Your assignment: Would you please transcribe the records below from the line with "export ABC_CLOCK_PERIOD_IN_PS = 2800" through their final line, exactly and with no other lines?

Records contained in a dataset:
* * * *
<file path="config.mk">
export PLATFORM = sky130hd
export DESIGN_NAME = psum_in_bus_ctrl
export DESIGN_NICKNAME = d
export VERILOG_FILES = /design/src/rtl/psum_in_bus_ctrl.sv
export SDC_FILE = /design/constraint.sdc
export NUM_CORES = 1
export LEC_CHECK = 0
export ABC_CLOCK_PERIOD_IN_PS = 2800
export BUFFER_PORTS_ARGS = -buffer_cell sky130_fd_sc_hd__clkbuf_2
export CORE_UTILIZATION = 49
export DETAILED_ROUTE_END_ITERATION = 7
export PLACE_DENSITY = 0.83
export SKIP_LAST_GASP = 1
export SLEW_MARGIN = 20
export SYNTH_ARGS = -nofsm -noshare
export SYNTH_HDL_FRONTEND = slang
export SYNTH_SLANG_ARGS = --single-unit
</file>
<file path="constraint.sdc">
create_clock -name clk -period 2.8 [get_ports clk]
set_input_delay 0.42 -clock clk [delete_from_list [all_inputs] [get_ports clk]]
set_output_delay 0.42 -clock clk [all_outputs]
set_load 0.02 [all_outputs]
</file>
* * * *
Finished exercise:
export ABC_CLOCK_PERIOD_IN_PS = 2800
export BUFFER_PORTS_ARGS = -buffer_cell sky130_fd_sc_hd__clkbuf_2
export CORE_UTILIZATION = 49
export DETAILED_ROUTE_END_ITERATION = 7
export PLACE_DENSITY = 0.83
export SKIP_LAST_GASP = 1
export SLEW_MARGIN = 20
export SYNTH_ARGS = -nofsm -noshare
export SYNTH_HDL_FRONTEND = slang
export SYNTH_SLANG_ARGS = --single-unit
</file>
<file path="constraint.sdc">
create_clock -name clk -period 2.8 [get_ports clk]
set_input_delay 0.42 -clock clk [delete_from_list [all_inputs] [get_ports clk]]
set_output_delay 0.42 -clock clk [all_outputs]
set_load 0.02 [all_outputs]
</file>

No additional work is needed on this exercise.